20 giugno – San Romualdo

SAN ROMUALDO, abate20 giugno

 SAN ROMUALDO

abate

 

Memoria facoltativa

Di Romualdo, nato dal duca Sergio di Ravenna intorno alla metà del sec. X, fattosi prima monaco a Sant’Apollinare in Classe quindi eremita in vari luoghi d’Italia e di Francia, parlano a lungo gli storici per la novità e la radicalità della sua esperienza religiosa tra eremitismo rigoroso ed eremitismo mitigato come nelle antiche laure. A lui si attribuiscono molte fondazioni soprattutto lungo l’Appennino umbro-marchigiano, culminate nelle predilette Camaldoli e Sitria, quest’ultima ad oriente del monte Catria, prossima all’attuale monastero di Fonte Avellana. Suo discepolo, ammiratore e biografo fu Pier Damiani, che ne testimoniò gesta e virtù. Nel suo girovagare Romualdo avrebbe eretto un monastero anche nel territorio di Perugia, a Preggio, allora possedimento di Rainerio di Arezzo.
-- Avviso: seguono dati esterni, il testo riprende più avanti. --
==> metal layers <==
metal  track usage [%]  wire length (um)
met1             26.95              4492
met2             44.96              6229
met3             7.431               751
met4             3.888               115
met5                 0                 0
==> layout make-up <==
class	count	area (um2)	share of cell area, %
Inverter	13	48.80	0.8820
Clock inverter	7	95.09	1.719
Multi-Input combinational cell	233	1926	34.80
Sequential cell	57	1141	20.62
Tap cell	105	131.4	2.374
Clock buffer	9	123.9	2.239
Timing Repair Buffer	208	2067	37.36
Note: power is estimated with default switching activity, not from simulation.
A quel monastero appartenne forse il beato Bucarello, effigiato in un quadro della chiesa di San Niccolò di Val di Rose, i cui resti mortali, fatti esporre da mons. Napoleone Comitoli sotto l’altare, furono poi trasferiti a Gubbio. Altra fondazione a lui attribuita, in territorio perugino, è quella della badia di San Salvatore di Monte Corona (circa il 1008), nei pressi del Tevere vicino all’attuale Umbertide. Romualdo morì nel monastero di Val di Castro il 19 giugno 1027. Le sue spoglie, trafugate nel 1480, finirono poi a Fabriano nel 1481.